Platform Availability
AMP North, APEX NZ, BT Asgard, BT Panorama, CFS Edge, Dash, Hub24, IOOF Expand, Centric, Hub24, Macquarie Wrap - IDPS & Super, Mason Stevens - IDPS & Super, Netwealth - IDPS & Super, Praemium - IDPS, Super, SMA & Powerwrap
Description
The Pengana Australian Equities Fund aims to enhance and preserve investor wealth over a 5- year period via a concentrated core portfolio of principally Australian listed securities. The Fund uses fundamental research to evaluate investments capable of generating the target return over the medium term. Essentially, we are in the business of seeking to preserve capital and make money – we are not in the business of trying to beat the market. We remain focused on acquiring and holding investments that offer predictable, sustainable and well-stewarded after-tax cash earnings yields in excess of 6% that will grow to double digit levels as a percentage of our original entry price in five years. We believe that building a well-diversified portfolio of these “gifts that keep on giving” represents a meaningful way to create and preserve financial independence for our co-investors.
COMMENTARY
The strong rebound in the stock market since the lows of March continues to moderate, with the Australian stock market up 0.9% in July. By comparison, The Pengana Australian Equities Fund returned 1.5%.
Over recent months, market sentiment has swung from pure panic in March, bargain hunting and speculation (particular from first-time retail investors) in April and May, to a semblance of normality in June and July.
However, there are many reasons for caution for an equity investor at this juncture. Most pressing is, of course, the re-emergence of COVID-19 in Victoria with the State going into almost complete lock-down. This is clearly negative for the Australian economy as a whole and the risk that such measures spread to other states cannot be ignored. This “second wave” phenomenon also appears to be gathering pace across the globe, with obvious negative implications for global trade.

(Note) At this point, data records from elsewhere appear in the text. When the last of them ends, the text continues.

### config.mk
export PLATFORM = sky130hd
export DESIGN_NAME = mem_access_unit
export DESIGN_NICKNAME = d
export VERILOG_FILES = /design/src/rtl/mem_access_unit.sv
export SDC_FILE = /design/constraint.sdc
export NUM_CORES = 1
export LEC_CHECK = 0
export ABC_AREA = 1
export CAP_MARGIN = 0
export CORE_MARGIN = 5
export CORE_UTILIZATION = 39
export CTS_BUF_LIST = sky130_fd_sc_hd__clkbuf_4 sky130_fd_sc_hd__clkbuf_8
export DETAILED_ROUTE_END_ITERATION = 7
export PLACE_DENSITY = 0.81
export SLEW_MARGIN = 15
export SYNTH_ARGS = -nofsm -noshare
export SYNTH_HDL_FRONTEND = slang
export SYNTH_SLANG_ARGS = --single-unit
### constraint.sdc
create_clock -name clk -period 1.25 [get_ports clk]
set_input_delay 0.25 -clock clk [delete_from_list [all_inputs] [get_ports clk]]
set_output_delay 0.25 -clock clk [all_outputs]
set_load 0.02 [all_outputs]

We are also just about to enter the reporting season for most companies’ fiscal 2020 year results. It promises to be a sobering experience and for investors, it will be the first opportunity to see the damage that the past 6 months have wrought on their investee companies. Whilst many investors understand that FY20 has been unusual, to say the least, and are focusing their attention on the prospects for FY21 and beyond, it is more difficult than ever for companies to give any forward-looking guidance. On balance, we feel that managements will err on the side of caution when making comments on the outlook for their businesses. It is likely that guidance statements for FY21 will be either very wide or deferred to a later date, possibly the annual general meeting season in November.
We also expect to see a fresh round of capital raisings associated with results announcements and that may also exert downward pressure on stocks as funds are diverted towards new issues at discounted prices.
On the political front, things are no rosier with what looks like an ever-worsening relationship between China and the USA. The US presidential election in November looms large and it is hard to see a let-up in the anti-Chinese rhetoric in the lead-in.
Of course, all of the above reasons for caution may be completely overshadowed (in the short term at least) should there be an announcement of an approved vaccine against COVID-19. There have never been so many resources poured into a search for a vaccine and in recent weeks we have heard of several promising preliminary results from credible research organisations.